"We will wait for you on the other side," said I, though in my heart I doubted it I should ever see him there. Then, bidding him be of good courage, and taking a cordial farewell of his son, I set out immediately.
Valerie awaited me on the brink of the river. Her black charger appeared to be as fresh as though he had left his stable at Moscow but yesterday; her uniform of hussars was as trim and well kept as any good soldier might have desired. As for little Joan, the tale we had told her was one which a child would not question. We were to carry her across the river, and her father and brother would follow presently in the baggage wagons. She believed us with a child's faith, and, being drawn up upon the saddle before me, she asked when we would cross the bridge. Then I told her the truth.
"You see for yourself," said I, "what a dreadful place the bridge now is. We are going to swim the river, ma petite, and in that way we shall cheat the Russians. Now, cling to me with both your arms, and do not mind what happens. Why should you be afraid?"
She told me very proudly that she was not, and, calling to Valerie, I put my horse at the water.
The place might have been some twenty yards from the first pontoon, and for awhile the good beast which carried me found ground for his feet. In those moments I could see how wise we had been to prefer the hazard of the water to that of the bridge. Such a scene as was then taking place upon that frail structure has surely never been witnessed in all the story of His Majesty's wars.

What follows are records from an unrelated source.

File: src/rtl/norm_shiftleft24_pkg.sv
// Shared FPU widths, pipeline beat types and the leading-zero counter used by the normalizer.
package norm_shiftleft24_pkg;

   localparam int MANT_W = 24;
   localparam int EXP_W  = 8;
   localparam int LZC_W  = 5;

   typedef struct packed {
      logic             sign;
      logic [EXP_W-1:0] exp;
      logic [MANT_W-1:0] mant;
      logic [LZC_W-1:0] lzc;
   } s1_t;

   typedef struct packed {
      logic             sign;
      logic [EXP_W-1:0] exp;
      logic [MANT_W-1:0] mant;
      logic             zero;
      logic             uflow;
   } res_t;

   // Scanning upward lets the highest set bit win; an all-zero mantissa yields MANT_W.
   function automatic logic [LZC_W-1:0] lzc24(input logic [MANT_W-1:0] m);
      logic [LZC_W-1:0] cnt;
      cnt = LZC_W'(MANT_W);
      for (int i = 0; i < MANT_W; i++) begin
         if (m[i]) cnt = LZC_W'(MANT_W - 1 - i);
      end
      return cnt;
   endfunction

endpackage

File: src/rtl/norm_shiftleft24_if.sv
// Valid/ready input and output channels of the normalizer; master drives the input side.
interface norm_shiftleft24_if;
   import norm_shiftleft24_pkg::*;

   logic              in_valid;
   logic              in_ready;
   logic              in_sign;
   logic [EXP_W-1:0]  in_exp;
   logic [MANT_W-1:0] in_mant;
   logic              out_valid;
   logic              out_ready;
   logic              out_sign;
   logic [EXP_W-1:0]  out_exp;
   logic [MANT_W-1:0] out_mant;
   logic              out_zero;
   logic              out_uflow;

   modport master (
      output in_valid, in_sign, in_exp, in_mant, out_ready,
      input  in_ready, out_valid, out_sign, out_exp, out_mant, out_zero, out_uflow
   );

   modport slave (
      input  in_valid, in_sign, in_exp, in_mant, out_ready,
      output in_ready, out_valid, out_sign, out_exp, out_mant, out_zero, out_uflow
   );

endinterface

File: src/rtl/norm_shiftleft24_shl.sv
// shiftleft24: combinational 5-level logarithmic left shifter (16/8/4/2/1), zero-filling from bit 0.
// Mirror of the right shifter; no state, no handshake.
module shiftleft24
   import norm_shiftleft24_pkg::*;
(
   output logic [MANT_W-1:0] out,
   input  logic [MANT_W-1:0] in,
   input  logic [LZC_W-1:0]  sel
);

   logic [MANT_W-1:0] st16, st8, st4, st2;

   assign st16 = sel[4] ? (in   << 16) : in;
   assign st8  = sel[3] ? (st16 << 8)  : st16;
   assign st4  = sel[2] ? (st8  << 4)  : st8;
   assign st2  = sel[1] ? (st4  << 2)  : st4;
   assign out  = sel[0] ? (st2  << 1)  : st2;

endmodule

File: src/rtl/norm_shiftleft24.sv
// Mantissa normalizer: 2-stage valid/ready pipeline (LZC in stage 1, clamped shift in stage 2), 2-cycle latency.
// Full throughput; a stalled output holds stable and backpressure reaches in_ready in the same cycle.
module norm_shiftleft24
   import norm_shiftleft24_pkg::*;
(
   input logic              clk,
   input logic              rst_n,
   norm_shiftleft24_if.slave bus
);

   s1_t              s1_d, s1_q;
   logic             s1_valid_d, s1_valid_q;
   res_t             s2_d, s2_q;
   logic             s2_valid_d, s2_valid_q;
   logic             s2_advance;
   logic             in_ready;
   logic [LZC_W-1:0] shamt;
   logic [MANT_W-1:0] shifted;

   assign s2_advance = !s2_valid_q || bus.out_ready;
   assign in_ready   = !s1_valid_q || s2_advance;

   always_comb begin
      s1_valid_d = s1_valid_q;
      s1_d       = s1_q;
      if (in_ready) begin
         s1_valid_d = bus.in_valid;
         if (bus.in_valid) begin
            s1_d.sign = bus.in_sign;
            s1_d.exp  = bus.in_exp;
            s1_d.mant = bus.in_mant;
            s1_d.lzc  = lzc24(bus.in_mant);
         end
      end
   end

   // Shift is clamped so the exponent never goes below 1; the excess becomes a denormal.
   always_comb begin
      shamt      = '0;
      s2_d       = s2_q;
      s2_valid_d = s2_valid_q;
      if (s1_q.mant == '0) begin
         shamt = '0;
      end else if (s1_q.exp == '0) begin
         shamt = '0;
      end else if (s1_q.exp > EXP_W'(s1_q.lzc)) begin
         shamt = s1_q.lzc;
      end else begin
         shamt = LZC_W'(s1_q.exp - EXP_W'(1));
      end
      if (s2_advance) begin
         s2_valid_d = s1_valid_q;
         if (s1_valid_q) begin
            s2_d.sign  = s1_q.sign;
            s2_d.mant  = shifted;
            s2_d.zero  = (s1_q.mant == '0);
            s2_d.uflow = (s1_q.mant != '0) && (s1_q.exp <= EXP_W'(s1_q.lzc));
            s2_d.exp   = ((s1_q.mant != '0) && (s1_q.exp > EXP_W'(s1_q.lzc)))
                         ? s1_q.exp - EXP_W'(s1_q.lzc) : '0;
         end
      end
   end

   shiftleft24 u_shl (
      .out (shifted),
      .in  (s1_q.mant),
      .sel (shamt)
   );

   always_ff @(posedge clk or negedge rst_n) begin
      if (!rst_n) begin
         s1_valid_q <= 1'b0;
         s1_q       <= '0;
         s2_valid_q <= 1'b0;
         s2_q       <= '0;
      end else begin
         s1_valid_q <= s1_valid_d;
         s1_q       <= s1_d;
         s2_valid_q <= s2_valid_d;
         s2_q       <= s2_d;
      end
   end

   assign bus.in_ready  = in_ready;
   assign bus.out_valid = s2_valid_q;
   assign bus.out_sign  = s2_q.sign;
   assign bus.out_exp   = s2_q.exp;
   assign bus.out_mant  = s2_q.mant;
   assign bus.out_zero  = s2_q.zero;
   assign bus.out_uflow = s2_q.uflow;

endmodule

File: src/flat_wrapper.sv
// flat-port wrapper written by rule: the top's interface ports become plain ports
module norm_shiftleft24_flat import norm_shiftleft24_pkg::*;
  (clk, rst_n, bus_in_valid, bus_in_sign, bus_in_exp, bus_in_mant, bus_out_ready, bus_in_ready, bus_out_valid, bus_out_sign, bus_out_exp, bus_out_mant, bus_out_zero, bus_out_uflow);
  norm_shiftleft24_if bus_i ();
  input logic clk;
  input logic rst_n;
  input wire logic [$bits(bus_i.in_valid)-1:0] bus_in_valid;
  input wire logic [$bits(bus_i.in_sign)-1:0] bus_in_sign;
  input wire logic [$bits(bus_i.in_exp)-1:0] bus_in_exp;
  input wire logic [$bits(bus_i.in_mant)-1:0] bus_in_mant;
  input wire logic [$bits(bus_i.out_ready)-1:0] bus_out_ready;
  output wire logic [$bits(bus_i.in_ready)-1:0] bus_in_ready;
  output wire logic [$bits(bus_i.out_valid)-1:0] bus_out_valid;
  output wire logic [$bits(bus_i.out_sign)-1:0] bus_out_sign;
  output wire logic [$bits(bus_i.out_exp)-1:0] bus_out_exp;
  output wire logic [$bits(bus_i.out_mant)-1:0] bus_out_mant;
  output wire logic [$bits(bus_i.out_zero)-1:0] bus_out_zero;
  output wire logic [$bits(bus_i.out_uflow)-1:0] bus_out_uflow;
  assign bus_i.in_valid = bus_in_valid;
  assign bus_i.in_sign = bus_in_sign;
  assign bus_i.in_exp = bus_in_exp;
  assign bus_i.in_mant = bus_in_mant;
  assign bus_i.out_ready = bus_out_ready;
  assign bus_in_ready = bus_i.in_ready;
  assign bus_out_valid = bus_i.out_valid;
  assign bus_out_sign = bus_i.out_sign;
  assign bus_out_exp = bus_i.out_exp;
  assign bus_out_mant = bus_i.out_mant;
  assign bus_out_zero = bus_i.out_zero;
  assign bus_out_uflow = bus_i.out_uflow;
  norm_shiftleft24 u_core (.clk(clk), .rst_n(rst_n), .bus(bus_i));
endmodule
File: config.mk
export PLATFORM = sky130hd
export DESIGN_NAME = norm_shiftleft24_flat
export DESIGN_NICKNAME = d
export VERILOG_FILES = /design/src/rtl/norm_shiftleft24_pkg.sv /design/src/rtl/norm_shiftleft24_if.sv /design/src/rtl/norm_shiftleft24_shl.sv /design/src/rtl/norm_shiftleft24.sv /design/src/flat_wrapper.sv
export SDC_FILE = /design/constraint.sdc
export NUM_CORES = 1
export LEC_CHECK = 0
export CAP_MARGIN = 20
export CORE_ASPECT_RATIO = 0.7
export CORE_MARGIN = 8
export CORE_UTILIZATION = 45
export DETAILED_ROUTE_END_ITERATION = 6
export PLACE_DENSITY = 0.69
export SETUP_SLACK_MARGIN = 0.5
export SLEW_MARGIN = 20
export SYNTH_ARGS = -nofsm -noshare
export SYNTH_HDL_FRONTEND = slang
export SYNTH_SLANG_ARGS = --single-unit
export TNS_END_PERCENT = 1
File: constraint.sdc
create_clock -name clk -period 3.3 [get_ports clk]
set_input_delay 0.495 -clock clk [delete_from_list [all_inputs] [get_ports clk]]
set_output_delay 0.495 -clock clk [all_outputs]
set_load 0.02 [all_outputs]
==> flow_summary.json <==
{
  "status": "finished, final reports clean",
  "maxCapViolCount": 0,
  "place_ws_ns": -0.0208,
  "syn_area_sq_um": 4580,
  "fmax_mhz": 306,
  "rsz0062_at_grt": "true",
  "ys_top_cells_by_area": "dfrtp_1 (41%), nand2_1 (11%), mux2i_1 (4.2%)",
  "io_buffers": 73,
  "met3_usage_pct": 4.59,
  "yosysUniqueCellTypes": 58,
  "fp-row-count": 30,
  "syn_inst": 560,
  "vias": 4724,
  "drcViolationCount": 0,
  "grt_pass1_wl_um": 25000,
  "cpPeakStageDelay_ns": 0.42,
  "design_area_sq_um": 6180,
  "cp-end-kind": "register",
  "final_common_cell": "nand2_1",
  "areaGrowthSynthToFinish_pct": 34.9,
  "layout-drive-gt1-share_pct": 14.8,
  "yosysTopAreaCell": "dfrtp_1",
  "cts_tree": "done",
  "crit_required_ns": 3.55,
  "cts_sinks": 75,
  "crit_chain": "inv_2, ha_1, inv_1, fa_2, a21o_1, a211oi_2, nor2_2, a211o_4, nor2_8, a21oi_1, a32oi_1, mux2i_1, or4_1, o211ai_1",
  "first_iter_violations": 338,
  "crit_buf_inv": 2,
  "cts_buffer_depth": 2,
  "clk_latency_ns": 0.34,
  "worstPathArrival_ns": 3.52,
  "grt_max_degree": 42,
  "synth-async-reset-ratio_pct": 100,
  "cts_hold_buf": 0,
  "worstRegToRegCells": 14,
  "synthFlopType": "dfrtp_1",
  "die_area_sq_um": 13700,
  "ys_seq_elements": 75,
  "synth_edf_count": 0,
  "die_h_um": 100,
  "grt_use_met2_pct": 32.6,
  "dpl.cell_count": 782,
  "slew_headroom_pct": 45.8,
  "h-tree-depth": 3,
  "synth_area_per_cell_sq_um": 8.18,
  "crit_family": "compound AO/OA/AOI/OAI gates",
  "finalWirelength_um": 15400,
  "power.density_nw_per_um2": 693,
  "ys_warn_count": 0,
  "crit_end": "u_core.bus.out_mant[14]",
  "gp_congestion": 0.876,
  "slowest_stage": "or4_1",
  "grt.busiest_layer": "met1",
  "slew_violations": 0,
  "grt_usage_pct": 23.2,
  "worstReg2RegStart": "u_core.s1_q[29]",
  "antenna_left": 0,
  "grt_pass1_vias": 4609,
  "worstSetupPathType": "register to register",
  "antenna_cells": 0,
  "crit_start": "u_core.s1_q[29]",
  "worst_slack_ns": 0.0314,
  "viasPerCell": 5.89,
  "cp-start-kind": "register",
  "fp.dieW_um": 137,
  "numCtsBuffers": 9,
  "synth_nets": 605,
  "r2r_slack_ns": 0.03,
  "power.leakage_nw": 2.77,
  "initial_core_util_pct": 46.7,
  "ioPinCount": 74,
  "dpl_cell_area_sq_um": 5810,
  "synth_seq_area_share_pct": 41.0,
  "holdWs_ns": 0.242,
  "nets": 714,
  "cts_root_buffer": "clkbuf_16",
  "ir_worst_vdd_mv": 0.305,
  "core_region_area_sq_um": 9800,
  "r2r-end": "u_core.bus.out_mant[14]",
  "hp-class": "input port to asynchronous set/reset pin",
  "setup_violations": 0,
  "stdcell_count": 802,
  "fin_crit_ns": 3.27,
  "use_met1_pct": 34.6,
  "layout_common_cells": "nand2_1 (135), dfrtp_1 (75), clkdlybuf4s50_1 (72), buf_4 (52), o21ai_0 (37)",
  "crit_cells": 14,
  "antenna_found_initial": 0,
  "dr.pass1.iters": 5,
  "synth_top_area_share_pct": 41.0,
  "fin_skew_ns": 0.00695,
  "cp_max_fo": 7,
  "grt_overflow": 0,
  "tightest_slew_ns": 0.812,
  "hold_violations": 0,
  "path_clk_slew_ns": 0.06,
  "routedWlPerCell_um": 19.3,
  "period_share_pct": 99.0,
  "post-dp-hpwl_um": 12000
}
kinds of logic after synthesis:
group	after synthesis	synth area share, %
compound gates	162	23.0
xor+xnor	9	1.72
fa+ha+maj	8	2.35
buf+inv	48	4.07
flops	75	41.0
mux	22	4.89
simple gates	236	23.0
registers in the layout (all words and copies together) (netlist names):
register              count
u_core.bus.out_valid      1
u_core.bus.out_zero       1
u_core.bus.out_mant      24
u_core.bus.out_uflow      1
u_core.bus.out_exp        8
u_core.s1_q              38
u_core.s1_valid_q         1
u_core.bus.out_sign       1
where the power goes:
group / internal (mW) / leakage, nW / total, mW / switching [mW]
registers: 1.15 / 0.933 / 1.32 / 0.171
logic: 0.944 / 1.71 / 2.08 / 1.14
clock network: 0.506 / 0.127 / 0.882 / 0.376
synth_stat cells (5+ instances only):
cell type,count
mux2i_1,19
a21oi_1,29
o22ai_1,13
nor4_1,12
a21o_1,15
nor2_1,27
xnor2_1,7
nand2_1,135
a31oi_1,8
o21ai_1,11
dfrtp_1,75
buf_2,5
o21ai_0,37
inv_1,16
clkbuf_1,27
ha_1,7
nor3_1,17
nand3_1,21
o221ai_1,9
final cells by class:
| class | instances | area (sq um) |
|---|---|---|
| multi-input combinational | 438 | 2640 |
| timing repair buffer | 129 | 1190 |
| tap | 128 | 160 |
| clock inverter | 3 | 15.0 |
| sequential | 75 | 1880 |
| inverter | 16 | 60.1 |
| clock buffer | 13 | 240 |
| fill | 846 | 3620 |
metrics by stage:
stage / util [%] / total power, mW / TNS [ns]
2_1_floorplan: - / 2.43 / 0
3_3_place_gp: 59.3 / 3.33 / 0
3_5_place_dp: 59.3 / 3.34 / -0.0283
4_1_cts: 62.6 / 4.27 / 0
5_1_grt: 63.1 / 4.54 / -1.00
6_report: 63.1 / 4.28 / 0
worst min path at each step:
stage / start / to / slack (ns) / cells past startpoint
after detailed placement: u_core.s1_q[37] / u_core.bus.out_sign / 0.46 / 2
after CTS: rst_n / u_core.bus.out_exp[6] / 0.28 / 1
after floorplan: rst_n / u_core.bus.out_exp[0] / 0.20 / 0
after global placement: u_core.s1_q[37] / u_core.bus.out_sign / 0.45 / 2
final: rst_n / u_core.bus.out_exp[6] / 0.24 / 1
after global routing: rst_n / u_core.bus.out_exp[6] / 0.33 / 1
metal layers:
layer	part of all wire (%)	up-vias
met3	7.0	21
li1	-	2248
met4	1.4	0
met1	50	2286
met5	0	-
met2	41	169
repair_timing:
| item | CTS | global route |
|---|---|---|
| buffers inserted | 3 | 0 |
| hold endpoints to repair | 0 | 0 |
| pin swaps | 1 | 0 |
| endpoints found under the setup margin | 24 | 24 |
| gates cloned | 1 | 0 |
| gates resized for setup | 6 | 11 |
(Power assumes the default switching activity.)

Pell-mell upon it went wagons and cannon and the terrified camp-followers. Horsemen cut their way as though sabreing an enemy; women screamed with terror; the strong were dragged down with the weak; men trampled one another under foot without a thought of mercy. The number of the dead and dying no man might estimate, and over these the living crawled as they could, the Russian shells falling ceaselessly amidst them, and the deadly bullets finding many a billet.
All this I beheld as in some swift vision of horror, from which the eyes turned almost with gratitude to the fetid waters about me. The swirling torrent, the crashing of the ice-floes, the bobbing corpses everywhere but fostered that pursuit of safety which now grew upon me as a fever. I must win the opposite shore, I said, or all were lost. Let me but set foot upon those black slopes which were the goal of my desire and all were won by this supreme endeavour. It was easy to be said, but how remote the hope of it!
I should tell you that the darkness had now come down, and with it a return of the bitter cold.
I had caught the child up with my left arm, and, giving the good horse his head, I felt the water strike me suddenly with a deadly chill, and heard Joan's shrill cry of horror as at length the current caught us and we were swept away into the vortex of the river.
Now, indeed, we stood face to face with Death and felt his icy hand upon us.